Lithuania Firms Offer to Buy Gazprom Utilities Stake
Lithuania state seeks to return control of gas pipelines; Gazprom owns 37.1 pct in Lithuania gas utility, gas grid.
Lithuanian state-owned firms on Wednesday offered to buy the minority stakes in the country's gas utilities held by Russia's Gazprom and others, reversing their privatisation a decade ago.
The move follows a deal last week to buy out Germany's E.ON from the utilities, which gave the state a majority stake, forcing an offer to minority shareholders.
Under European Union gas market rules designed to ensure fair competition, companies which supply energy are not allowed to dominate ownership of the infrastructure.
Suppliers have to sell their stakes in pipeline companies or to leave the entire transmission operations and investments to an independent company.
Lithuania, which relies completely on imported gas from Russia, has said it wants control over its gas infrastructure as it prepares to start importing liquefied natural gas (LNG) from 2015 through a floating terminal in the port city of Klaipeda.
State-owned EPSO-G offered to buy shares in gas transmission system operator Amber Grid at 0.762 euros per share. and power group Lietuvos Energija said it had offered 0.653 euros per share to shareholders of gas utility Lietuvos Dujos , the companies said in separate statements.
This values Gazprom's stake in Amber Grid at 50.4 million euros and in Lietuvos Dujos at 70.4 million euros. The Russian gas company owns 37.1 percent in each firm.
Gazprom was not immediately available to comment on whether it will accept the offer, but one analyst said he expected Gazprom to keep the shares.
"I expect Gazprom to keep shares in both companies, because Lietuvos Dujos is the main gas supplier in Lithuania, while keeping shares in Amber Grid would show a defiance against the European regulation requiring gas suppliers to divest holdings in transmission pipelines," said Tadas Povilauskas, an analyst at Vilnius-based investment bank Finasta.
Under Lithuanian law, Gazprom has to sell its shares in Amber Grid, which operates high-pressure gas transmission pipelines, by November or will lose voting rights on its board.
Russia has requested talks with the European Union on the EU's energy rules that challenge Gazprom's business model, in a possible first step towards filing a dispute at the World Trade Organization.
"Gazprom's decision whether to sell will likely be based on strategy, not on price, because the sums involved are not large for the huge company", Povilauskas added.
Gazprom can keep its shares in Lietuvos Dujos, which supplies natural gas to all households and part of businesses, having about 40 percent of the market share.
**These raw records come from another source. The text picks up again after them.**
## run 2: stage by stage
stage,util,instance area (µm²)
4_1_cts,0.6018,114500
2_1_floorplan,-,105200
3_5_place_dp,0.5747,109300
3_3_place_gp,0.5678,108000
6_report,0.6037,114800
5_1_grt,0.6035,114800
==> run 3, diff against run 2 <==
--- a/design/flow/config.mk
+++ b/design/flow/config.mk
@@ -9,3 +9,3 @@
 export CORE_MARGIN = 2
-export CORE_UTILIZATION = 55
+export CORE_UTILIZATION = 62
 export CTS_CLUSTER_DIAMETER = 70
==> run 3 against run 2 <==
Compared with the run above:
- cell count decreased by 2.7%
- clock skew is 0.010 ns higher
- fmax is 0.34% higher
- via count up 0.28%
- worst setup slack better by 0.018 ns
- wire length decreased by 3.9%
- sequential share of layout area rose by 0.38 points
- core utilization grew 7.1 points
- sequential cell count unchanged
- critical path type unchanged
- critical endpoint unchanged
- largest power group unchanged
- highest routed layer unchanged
Context: an optimization exercise on an open-source flow, tuned for small area, a short achievable clock period and few clock cycles per item. The choices shown serve that exercise and are no tape-out recipe.
The RTL of this run was laid out without a check of its function.

$ cat flow/design.v
`timescale 1ns/1ps
module aes_sbox_a (
  input  wire [7:0] x,
  output wire [7:0] v
);
  wire [7:0] t;
  assign t[0] = x[0] ^ x[1] ^ x[2] ^ x[6];
  assign t[1] = x[3] ^ x[6];
  assign t[2] = x[1] ^ x[3] ^ x[5];
  assign t[3] = x[1] ^ x[2] ^ x[4];
  assign t[4] = x[2] ^ x[3] ^ x[4] ^ x[5] ^ x[6];
  assign t[5] = x[2] ^ x[3];
  assign t[6] = x[1] ^ x[2] ^ x[3] ^ x[4] ^ x[5] ^ x[6];
  assign t[7] = x[5] ^ x[7];
  aes_gf_inv u_inv (.t(t), .v(v));
endmodule
module aes_sbox_b (
  input  wire [7:0] v,
  output wire [7:0] y
);
  assign y[0] = ~(v[0] ^ v[3] ^ v[7]);
  assign y[1] = ~(v[0] ^ v[1] ^ v[2] ^ v[3] ^ v[4] ^ v[5] ^ v[7]);
  assign y[2] = v[0] ^ v[1] ^ v[3] ^ v[6] ^ v[7];
  assign y[3] = v[0] ^ v[3] ^ v[6] ^ v[7];
  assign y[4] = v[0] ^ v[2] ^ v[5] ^ v[6];
  assign y[5] = ~(v[2] ^ v[3] ^ v[4] ^ v[6]);
  assign y[6] = ~(v[4]);
  assign y[7] = v[2] ^ v[5] ^ v[6] ^ v[7];
endmodule
module aes_gf_inv (
  input  wire [7:0] t,
  output wire [7:0] v
);
  function [1:0] g4m; input [1:0] a, b; begin
    g4m[1] = (a[1] & b[1]) ^ (a[1] & b[0]) ^ (a[0] & b[1]);
    g4m[0] = (a[0] & b[0]) ^ (a[1] & b[1]);
  end endfunction
  function [1:0] g4sq; input [1:0] a; begin g4sq = {a[1], a[0] ^ a[1]}; end endfunction
  function [1:0] g4n; input [1:0] a; begin g4n = g4m(a, 2'd3); end endfunction
  function [3:0] g16m; input [3:0] a, b; reg [1:0] h; begin
    h = g4m(a[3:2], b[3:2]);
    g16m[3:2] = h ^ g4m(a[3:2], b[1:0]) ^ g4m(a[1:0], b[3:2]);
    g16m[1:0] = g4m(a[1:0], b[1:0]) ^ g4n(h);
  end endfunction
  function [3:0] g16inv; input [3:0] a; reg [1:0] d, di; begin
    d  = g4n(g4sq(a[3:2])) ^ g4m(a[3:2], a[1:0]) ^ g4sq(a[1:0]);
    di = g4sq(d);
    g16inv[3:2] = g4m(a[3:2], di);
    g16inv[1:0] = g4m(a[1:0] ^ a[3:2], di);
  end endfunction
  wire [3:0] ah = t[7:4], al = t[3:0];
  wire [3:0] d  = g16m(g16m(ah, ah), 4'd13) ^ g16m(ah, al) ^ g16m(al, al);
  wire [3:0] di = g16inv(d);
  assign v[7:4] = g16m(ah, di);
  assign v[3:0] = g16m(al ^ ah, di);
endmodule
`timescale 1ns/1ps
module aes_sbox_ad (
  input  wire [7:0] x,
  input  wire       dec,
  output wire [7:0] v
);
  wire [7:0] te, td;
  assign te[0] = x[0] ^ x[1] ^ x[2] ^ x[6];
  assign te[1] = x[3] ^ x[6];
  assign te[2] = x[1] ^ x[3] ^ x[5];
  assign te[3] = x[1] ^ x[2] ^ x[4];
  assign te[4] = x[2] ^ x[3] ^ x[4] ^ x[5] ^ x[6];
  assign te[5] = x[2] ^ x[3];
  assign te[6] = x[1] ^ x[2] ^ x[3] ^ x[4] ^ x[5] ^ x[6];
  assign te[7] = x[5] ^ x[7];
  assign td[0] = x[1] ^ x[2] ^ x[4] ^ x[6];
  assign td[1] = x[2] ^ x[3];
  assign td[2] = x[3] ^ x[4] ^ x[5] ^ x[6] ^ x[7];
  assign td[3] = ~(x[0] ^ x[4] ^ x[7]);
  assign td[4] = ~(x[6]);
  assign td[5] = ~(x[0] ^ x[1] ^ x[2] ^ x[4] ^ x[5] ^ x[7]);
  assign td[6] = ~(x[0] ^ x[3]);
  assign td[7] = x[1] ^ x[2] ^ x[6] ^ x[7];
  aes_gf_inv u_inv (.t(dec ? td : te), .v(v));
endmodule
module aes_inv_sbox_b (
  input  wire [7:0] v,
  output wire [7:0] y
);
  assign y[0] = v[0] ^ v[1] ^ v[4] ^ v[5] ^ v[6];
  assign y[1] = v[4] ^ v[6];
  assign y[2] = v[1] ^ v[2] ^ v[3] ^ v[4] ^ v[5];
  assign y[3] = v[1] ^ v[2] ^ v[3] ^ v[4];
  assign y[4] = v[1] ^ v[2] ^ v[5] ^ v[6];
  assign y[5] = v[1] ^ v[3] ^ v[6];
  assign y[6] = v[2] ^ v[3] ^ v[4];
  assign y[7] = v[1] ^ v[3] ^ v[6] ^ v[7];
endmodule
`timescale 1ns/1ps
module aes_engine (
  input  wire         clk,
  input  wire         rst,           
  input  wire         key_valid,
  output wire         key_ready,
  input  wire [255:0] key,           
  input  wire [1:0]   key_len,       
  input  wire         in_valid,
  output wire         in_ready,
  input  wire [127:0] in_data,
  input  wire         in_decrypt,    
  output wire         out_valid,
  input  wire         out_ready,
  output wire [127:0] out_data
);
  genvar gi;
  function [7:0] xtime;
    input [7:0] b;
    begin
      xtime = {b[6:0], 1'b0} ^ (b[7] ? 8'h1b : 8'h00);
    end
  endfunction
  reg  [1:0]   klen;         
  reg          key_ok;       
  reg          first;        
  reg          gs;           
  reg          run;          
  reg  [4:0]   t;            
  reg          vx, dx;       
  reg          vy, dy;       
  reg          xn, dxn;      
  reg          in_rdy;
  reg          key_rdy;
  reg          in_dec_q;     
  reg          o_valid;
  reg  [127:0] R;            
  reg  [127:0] Mreg;         
  reg  [127:0] O;            
  wire [3:0] nr    = (klen == 2'd0) ? 4'd10 : (klen == 2'd1) ? 4'd12 : 4'd14;
  wire [4:0] tlast = {nr, 1'b0};
  assign key_ready = key_rdy;
  assign in_ready  = in_rdy;
  assign out_valid = o_valid;
  assign out_data  = O;
  wire key_fire = key_valid && key_rdy && !rst;
  wire in_fire  = in_valid && in_rdy && !rst;
  wire x_fin   = run && (t == tlast - 5'd1);
  wire y_fin   = run && (t == tlast);
  wire stall_x = x_fin && vx && o_valid;
  wire block_y = y_fin && vy && o_valid && !out_ready;
  wire res_x   = x_fin && vx && !stall_x;
  wire res_y   = y_fin && vy && !block_y;
  wire load_o  = res_x || res_y;
  reg  [31:0]  W0 [0:7];
  reg  [31:0]  W1 [0:7];
  reg  [3:0]   gr0, gr1;     
  reg  [31:0]  M0, M1;       
  wire step_cyc = run && !t[0] && (t <= tlast - 5'd2);
  wire step0    = step_cyc && !(first && gs);
  wire step1    = step_cyc && !(first && !gs);
  wire bwd0     = gs;        
  wire bwd1     = !gs;
  function [7:0] rcon_of;
    input [1:0] kl;
    input [3:0] rr;
    begin
      rcon_of = 8'h00;
      case (kl)
        2'd0: case (rr)
          4'd0: rcon_of = 8'h01; 4'd1: rcon_of = 8'h02; 4'd2: rcon_of = 8'h04;
          4'd3: rcon_of = 8'h08; 4'd4: rcon_of = 8'h10; 4'd5: rcon_of = 8'h20;
          4'd6: rcon_of = 8'h40; 4'd7: rcon_of = 8'h80; 4'd8: rcon_of = 8'h1b;
          4'd9: rcon_of = 8'h36;
          default: rcon_of = 8'h00;
        endcase
        2'd1: case (rr)
          4'd0: rcon_of = 8'h01; 4'd1: rcon_of = 8'h02; 4'd3: rcon_of = 8'h04;
          4'd4: rcon_of = 8'h08; 4'd6: rcon_of = 8'h10; 4'd7: rcon_of = 8'h20;
          4'd9: rcon_of = 8'h40; 4'd10: rcon_of = 8'h80;
          default: rcon_of = 8'h00;
        endcase
        default: case (rr)
          4'd0: rcon_of = 8'h01; 4'd2: rcon_of = 8'h02; 4'd4: rcon_of = 8'h04;
          4'd6: rcon_of = 8'h08; 4'd8: rcon_of = 8'h10; 4'd10: rcon_of = 8'h20;
          4'd12: rcon_of = 8'h40;
          default: rcon_of = 8'h00;
        endcase
      endcase
    end
  endfunction
  function [1:0] mod3;
    input [3:0] rr;
    begin
      case (rr)
        4'd0, 4'd3, 4'd6, 4'd9,  4'd12, 4'd15: mod3 = 2'd0;
        4'd1, 4'd4, 4'd7, 4'd10, 4'd13:        mod3 = 2'd1;
        default:                               mod3 = 2'd2;
      endcase
    end
  endfunction
  function [31:0] sw_in;
    input [1:0]   kl;
    input         bwd;
    input [3:0]   gr;
    input [255:0] w;      
    reg   [31:0]  w0, w1, w2, w3, w5, w7;
    reg   [3:0]   rr;
    begin
      w0 = w[255:224]; w1 = w[223:192]; w2 = w[191:160]; w3 = w[159:128];
      w5 = w[95:64];   w7 = w[31:0];
      rr = bwd ? gr - 4'd1 : gr;
      if (!bwd) begin
        case (kl)
          2'd0:    sw_in = w3;
          2'd1:    sw_in = (mod3(rr) == 2'd1) ? (w0 ^ w1 ^ w5) : w5;
          default: sw_in = w7;
        endcase
      end else begin
        case (kl)
          2'd0:    sw_in = w3 ^ w2;
          2'd1:    sw_in = (mod3(rr) == 2'd1) ? w3 : w1;
          default: sw_in = w3;
        endcase
      end
    end
  endfunction
  function [255:0] w_step;
    input [1:0]   kl;
    input         bwd;
    input [3:0]   gr;
    input [255:0] w;
    input [31:0]  s;
    reg   [31:0]  w0, w1, w2, w3, w4, w5, w6, w7, tw, n0, n1, n2, n3;
    reg   [3:0]   rr;
    reg   [1:0]   ph;
    reg           rot;
    begin
      w0 = w[255:224]; w1 = w[223:192]; w2 = w[191:160]; w3 = w[159:128];
      w4 = w[127:96];  w5 = w[95:64];   w6 = w[63:32];   w7 = w[31:0];
      rr  = bwd ? gr - 4'd1 : gr;
      ph  = mod3(rr);
      rot = (kl != 2'd2) || !rr[0];
      tw  = (rot ? {s[23:0], s[31:24]} : s) ^ {rcon_of(kl, rr), 24'h0};
      if (!bwd) begin
        case (kl)
          2'd0: begin
            n0 = w0 ^ tw; n1 = w1 ^ n0; n2 = w2 ^ n1; n3 = w3 ^ n2;
            w_step = {n0, n1, n2, n3, w4, w5, w6, w7};
          end
          2'd1: begin
            n0 = w0 ^ ((ph == 2'd0) ? tw : w5);
            n1 = w1 ^ n0;
            n2 = w2 ^ ((ph == 2'd1) ? tw : n1);
            n3 = w3 ^ n2;
            w_step = {w4, w5, n0, n1, n2, n3, w6, w7};
          end
          default: begin
            n0 = w0 ^ tw; n1 = w1 ^ n0; n2 = w2 ^ n1; n3 = w3 ^ n2;
            w_step = {w4, w5, w6, w7, n0, n1, n2, n3};
          end
        endcase
      end else begin
        case (kl)
          2'd0: begin
            w_step = {w0 ^ tw, w1 ^ w0, w2 ^ w1, w3 ^ w2, w4, w5, w6, w7};
          end
          2'd1: begin
            n0 = w2 ^ ((ph == 2'd0) ? tw : w1);
            n2 = w4 ^ ((ph == 2'd1) ? tw : w3);
            w_step = {n0, w3 ^ w2, n2, w5 ^ w4, w0, w1, w6, w7};
          end
          default: begin
            w_step = {w4 ^ tw, w5 ^ w4, w6 ^ w5, w7 ^ w6, w0, w1, w2, w3};
          end
        endcase
      end
    end
  endfunction
  wire [255:0] win0 = {W0[0], W0[1], W0[2], W0[3], W0[4], W0[5], W0[6], W0[7]};
  wire [255:0] win1 = {W1[0], W1[1], W1[2], W1[3], W1[4], W1[5], W1[6], W1[7]};
  wire [127:0] rk0  = win0[255:128];
  wire [127:0] rk1  = win1[255:128];
  wire [31:0] swi0 = sw_in(klen, bwd0, gr0, win0);
  wire [31:0] swi1 = sw_in(klen, bwd1, gr1, win1);
  wire [31:0] swv0, swv1;
  wire [31:0] sws0, sws1;
  generate
    for (gi = 0; gi < 4; gi = gi + 1) begin : g_ksbox
      aes_sbox_a u_a0 (.x(swi0[8*gi +: 8]), .v(swv0[8*gi +: 8]));
      aes_sbox_a u_a1 (.x(swi1[8*gi +: 8]), .v(swv1[8*gi +: 8]));
      aes_sbox_b u_b0 (.v(M0[8*gi +: 8]), .y(sws0[8*gi +: 8]));
      aes_sbox_b u_b1 (.v(M1[8*gi +: 8]), .y(sws1[8*gi +: 8]));
    end
  endgenerate
  wire [255:0] wnext0 = w_step(klen, bwd0, gr0, win0, sws0);
  wire [255:0] wnext1 = w_step(klen, bwd1, gr1, win1, sws1);
  integer i;
  always @(posedge clk) begin
    M0 <= swv0;
    M1 <= swv1;
    if (key_rdy) begin
      for (i = 0; i < 8; i = i + 1) begin
        W0[i] <= key[255 - 32*i -: 32];
        W1[i] <= key[255 - 32*i -: 32];
      end
      gr0 <= 4'd0;
      gr1 <= 4'd0;
    end else begin
      if (step0) begin
        for (i = 0; i < 8; i = i + 1)
          W0[i] <= wnext0[255 - 32*i -: 32];
        gr0 <= bwd0 ? gr0 - 4'd1 : gr0 + 4'd1;
      end
      if (step1) begin
        for (i = 0; i < 8; i = i + 1)
          W1[i] <= wnext1[255 - 32*i -: 32];
        gr1 <= bwd1 ? gr1 - 4'd1 : gr1 + 4'd1;
      end
    end
  end
  wire s1_dec = t[0] ? dy : dx;
  wire s2_dec = t[0] ? dx : dy;
  wire s2_fin = (t >= tlast - 5'd1);
  wire s2_gen = gs ^ s2_dec ^ s2_fin;
  wire ld_gen = gs ^ in_dec_q;
  wire [127:0] rk2 = s2_gen ? rk1 : rk0;
  wire [127:0] rkl = ld_gen ? rk1 : rk0;
  wire [127:0] v1;
  generate
    for (gi = 0; gi < 16; gi = gi + 1) begin : g_s1
      aes_sbox_ad u_a (.x(R[127 - 8*(gi) -: 8]), .dec(s1_dec), .v(v1[127 - 8*(gi) -: 8]));
    end
  endgenerate
  wire [127:0] ye, yd, s2;
  generate
    for (gi = 0; gi < 16; gi = gi + 1) begin : g_s2
      aes_sbox_b     u_e (.v(Mreg[127 - 8*(gi) -: 8]), .y(ye[127 - 8*(gi) -: 8]));
      aes_inv_sbox_b u_d (.v(Mreg[127 - 8*(gi) -: 8]), .y(yd[127 - 8*(gi) -: 8]));
      assign s2[127 - 8*(gi) -: 8] = s2_dec ?
        yd[127 - 8*((gi % 4) + 4 * (((gi / 4) + 4 - (gi % 4)) % 4)) -: 8] :
        ye[127 - 8*((gi % 4) + 4 * (((gi / 4) + (gi % 4)) % 4)) -: 8];
    end
  endgenerate
  wire [127:0] x2 = s2 ^ rk2;
  wire [127:0] u2, mx2;
  generate
    for (gi = 0; gi < 4; gi = gi + 1) begin : g_mix
      wire [7:0] s0 = s2[127 - 8*(4*gi + 0) -: 8];
      wire [7:0] s1 = s2[127 - 8*(4*gi + 1) -: 8];
      wire [7:0] s2b = s2[127 - 8*(4*gi + 2) -: 8];
      wire [7:0] s3 = s2[127 - 8*(4*gi + 3) -: 8];
      wire [7:0] a0 = x2[127 - 8*(4*gi + 0) -: 8];
      wire [7:0] a1 = x2[127 - 8*(4*gi + 1) -: 8];
      wire [7:0] a2 = x2[127 - 8*(4*gi + 2) -: 8];
      wire [7:0] a3 = x2[127 - 8*(4*gi + 3) -: 8];
      wire [7:0] e0 = xtime(xtime(a0 ^ a2));
      wire [7:0] e1 = xtime(xtime(a1 ^ a3));
      wire [7:0] b0 = s2_dec ? (a0 ^ e0) : s0;
      wire [7:0] b1 = s2_dec ? (a1 ^ e1) : s1;
      wire [7:0] b2 = s2_dec ? (a2 ^ e0) : s2b;
      wire [7:0] b3 = s2_dec ? (a3 ^ e1) : s3;
      assign mx2[127 - 8*(4*gi + 0) -: 8] = xtime(b0) ^ xtime(b1) ^ b1 ^ b2 ^ b3;
      assign mx2[127 - 8*(4*gi + 1) -: 8] = b0 ^ xtime(b1) ^ xtime(b2) ^ b2 ^ b3;
      assign mx2[127 - 8*(4*gi + 2) -: 8] = b0 ^ b1 ^ xtime(b2) ^ xtime(b3) ^ b3;
      assign mx2[127 - 8*(4*gi + 3) -: 8] = xtime(b0) ^ b0 ^ b1 ^ b2 ^ xtime(b3);
    end
  endgenerate
  wire [127:0] rnext = mx2 ^ (s2_dec ? 128'd0 : rk2);
  wire st2_to_r = run && (t != 5'd0) && (t <= tlast - 5'd2);
  wire st1_go   = run && (t <= tlast - 5'd1) && !stall_x;
  always @(posedge clk) begin
    if (in_rdy)
      R <= in_data ^ rkl;
    else if (st2_to_r)
      R <= rnext;
    if (st1_go)
      Mreg <= v1;
    if (load_o)
      O <= x2;
  end
  reg        run_n, key_ok_n, first_n, vx_n;
  reg  [4:0] t_n;
  reg        o_valid_n;
  always @(*) begin
    run_n    = run;
    t_n      = t;
    key_ok_n = key_ok;
    first_n  = first;
    vx_n     = vx;
    o_valid_n = load_o || (o_valid && !out_ready);
    if (key_fire) begin
      run_n    = 1'b0;
      key_ok_n = 1'b1;
      first_n  = 1'b1;
    end else if (!run) begin
      if (in_fire) begin
        run_n = 1'b1;
        t_n   = tlast;           
      end else if (key_ok && first && in_valid && in_decrypt) begin
        run_n = 1'b1;            
        t_n   = 5'd0;
        vx_n  = 1'b0;
      end
    end else begin
      if (t < tlast - 5'd1)
        t_n = t + 5'd1;
      else if (t == tlast - 5'd1) begin
        if (!stall_x)
          t_n = tlast;
      end else if (!block_y) begin
        if (xn) begin
          t_n  = 5'd0;
          vx_n = 1'b1;
        end else
          run_n = 1'b0;
      end
      if (t == tlast - 5'd2)
        first_n = 1'b0;
    end
  end
  wire can_x_idle = !run_n && key_ok_n && !(first_n && in_decrypt);
  wire can_x_next = run_n && (t_n == tlast - 5'd1) && !(vx_n && o_valid_n);
  wire can_y      = run_n && (t_n == 5'd0) && vx_n && !(first_n && in_decrypt);
  always @(posedge clk) begin
    in_dec_q <= in_decrypt;
    if (rst) begin
      key_ok  <= 1'b0;
      run     <= 1'b0;
      o_valid <= 1'b0;
      in_rdy  <= 1'b0;
      key_rdy <= 1'b0;
      xn      <= 1'b0;
      first   <= 1'b0;
      gs      <= 1'b1;
    end else begin
      run     <= run_n;
      t       <= t_n;
      key_ok  <= key_ok_n;
      first   <= first_n;
      vx      <= vx_n;
      o_valid <= o_valid_n;
      key_rdy <= key_valid && !key_fire;
      in_rdy  <= in_valid && !in_fire && (can_x_idle || can_x_next || can_y);
      if (key_fire) begin
        klen <= key_len;
        gs   <= 1'b1;
        xn   <= 1'b0;
      end
      if (run && t == tlast - 5'd2)
        gs <= !gs;
      if (in_fire) begin
        if (run && t == 5'd0) begin
          vy <= 1'b1;
          dy <= in_dec_q;
        end else begin
          xn  <= 1'b1;
          dxn <= in_dec_q;
        end
      end
      if (run_n && t_n == 5'd0 && !(run && t == 5'd0)) begin
        if (vx_n) begin
          dx <= dxn;
          xn <= 1'b0;
        end
        vy <= 1'b0;
      end
      if (!run && in_fire)
        vy <= 1'b0;              
    end
  end
endmodule
$ cat flow/run.sh
#!/bin/bash
# synth_recipe.tcl (not shown) runs the flow's synth.tcl, then flattens the netlist and writes it again
# the make line also repeats each setting of config.mk as NAME=value (left out here)
make -C /OpenROAD-flow-scripts/flow DESIGN_CONFIG=/design/flow/config.mk WORK_HOME=/design/flow/orfs CLKGATE_MAP_FILE= SYNTH_SCRIPT=/design/flow/synth_recipe.tcl finish
$ cat flow/config.mk
export PLATFORM = sky130hd
export DESIGN_NAME = aes_engine
export DESIGN_NICKNAME = aes_engine
export VERILOG_FILES = /design/flow/design.v
export SDC_FILE = /design/flow/constraint.sdc
export NUM_CORES = 8
export LEC_CHECK = 0
export CAP_MARGIN = 20
export CORE_MARGIN = 2
export CORE_UTILIZATION = 30
export SLEW_MARGIN = 20
$ cat flow/constraint.sdc
create_clock -name core_clock -period 11.0 [get_ports {clk}]
set_input_delay 2.2000 -clock core_clock [delete_from_list [all_inputs] [get_ports {clk}]]
set_output_delay 2.2000 -clock core_clock [all_outputs]
set_load 0.01 [all_outputs]
==> results.ini <==
[hold_path]
hp-class = flop to flop

[cells_and_area]
area_growth_pct = 13.07
multi_input_area_um2 = 88410
mostFrequentLayoutCells = xnor2_1, nand2_1, nor2_1, o21ai_0, xor2_1
stdcell_count = 20940
nNetsFinal = 15890
final-seq-area_um2 = 28900
layout_commonest_cell = xnor2_1
drive_above_1_share_pct = 6.329
fillers = 42560

[clock_tree]
cts_buffer_depth = 4
htreeDepth = 4
cts_root_buf = clkbuf_16
postCtsResizedCells = 0
post-cts-setup-buffers = 0
cts_made_buffers = 139
cts_hold_buf = 0
clk_latency_ns = 0.93
cts_tree = done
path_clk_slew_ns = 0.06
clock-sinks = 989

[critical_path]
slowest_stage = nor2_4
worstPathMaxFanout = 44
start_kind = flop
worstSetupEndpointType = flop
arrival_ns = 10.77
worstSetupPathType = flop to flop
slowest_delay_ns = 1.07
worstPathRequired_ns = 11.76
cp_top_family = XOR/XNOR gates
crit_top_cell = xnor2_1
crit_buf_inv = 5

[global_routing]
grt_pass1_wl_mm = 870.5
gr-total-overflow = 0
grt_pass1_vias = 108300
grt_max_degree = 175
antenna_found_initial = 91
grt_usage_pct = 29.31

[die]
start_util_pct = 30.18
ios = 523
die_h_um = 643.9
num_rows = 234
dieArea_um2 = 414600
coreArea_um2 = 407000
die_w_um = 643.9

[yosys]
netlist_instances = 15500
synth_area_leaders = edfxtp_1, xnor2_1, xor2_1
ys_ff_latch = 989
synth_nets = 16040
synth.top_cell.area_share_pct = 22.20
ys_types = 135
yosys_warnings = 4
synth_edf_count = 908
async_flop_share_pct = 0
synth.avg_cell_area_um2 = 7.926
synth_ff_type = edfxtp_1
synth_area_um2 = 122800
yosys.area.top_type = edfxtp_1
seq_area_frac_synth_pct = 23.52

[drt]
avgRoutedWirePerCell_um = 30.45
num_vias = 122000
drtIter0Drc = 18630
firstDrtPassIters = 10
vias_per_cell = 5.828
drc = 0
routed_wl_mm = 637.5
ant_nets = 0

[timing]
fin_crit_sh_pct = 91.00
tns_ns = 0
fin_skew_ns = 0.09108
finalHoldViolations = 0
fin_crit_ns = 10.01
final_max_slew_viol_count = 0
tightestPinTransition_ns = 1.378
rsz0062_at_grt = no
relSlewSlack_pct = 5.539
fmax_mhz = 99.90
setup_viol = 0

[job]
drv_cap = 0

[run_status]
outcome = complete, no violations

[placed_design]
place_inst = 20620
gp_congestion = 1.060
portBuffers = 522
place_hpwl_mm = 485.8

## layout make-up
type                    instances  area share, %
multi-input cells           12930          63.66
flip-flops and latches        989          20.81
repair buffers                904          6.115
well taps                    5428          4.890
clock buffers                 171          2.725
inverters                     380          1.049
clock inverters                80         0.6594
diodes                         55        0.09909
## layer usage
metal  up-vias  routed length [um]  part of all wire (%)  global-route usage, %
met4        46               69590                    11                  25.63
met1     58370              234700                    37                  36.10
met3      1970               84660                    13                  10.04
li1      53310                   -                     -                      -
met2      8329              248200                    39                  40.33
met5         -                 320                 0.050                      0
## stage by stage
| step | setup slack [ns] | instance area, um^2 | hold WS, ns | util (%) |
|---|---|---|---|---|
| after floorplan | 0.2095 | 122800 | 0.4003 | - |
| after global placement | 1.450 | 133700 | 0.4048 | 32.85 |
| after detailed placement | 1.312 | 133800 | 0.4194 | 32.87 |
| after CTS | 1.258 | 138500 | 0.4207 | 34.03 |
| after global routing | 0.5722 | 138800 | 0.4189 | 34.11 |
| final | 0.9903 | 138900 | 0.4163 | 34.13 |
## flip-flops by register name, summed over array words and instances, names as in the netlist, 2 cells and up
signal / cells
W0: 256
W1: 256
Mreg: 128
O: 128
R: 128
M0: 32
M1: 32
t: 5
gr0: 4
gr1: 4
klen: 2
## cell families (layout without fill, tap and decap cells)
group           after synthesis  in the layout  synth area share [%]
xor+xnor                   4300           4300                 31.41
compound gates             4045           4045                 20.44
simple gates               3899           3899                 13.57
buf+inv                    1581           1535                 5.042
flops                       989            989                 23.52
mux                         532            532                 4.472
fa+ha+maj                   152            152                 1.544
other cells                   1             56              0.003053
## cell usage after synthesis, drive strengths merged, types with 150 or more instances
cell    instances
mux2i         461
xor2         1156
nor2         1382
nand2        1656
a211oi        159
ha            150
edfxtp        908
a31oi         159
inv           357
clkbuf        937
nor3          175
xnor2        3101
a22oi         170
o21ai        1341
buf           264
a21oi        1136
The offers were made after EPSO-G and Lietuvos Energija's stakes in the utilities reached 56.6 percent each due to the E.ON deal. Lietuvos Energija paid E.ON 63.4 million euros for a 38.9 percent stake in Lietuvos Dujos, while EPSO-G paid 49.8 million euros for a 38.9 percent stake in Amber Grid.
Lithuania also serves as the only transit route to send gas to Russia's Kaliningrad exclave, sandwiched between Poland and Lithuania.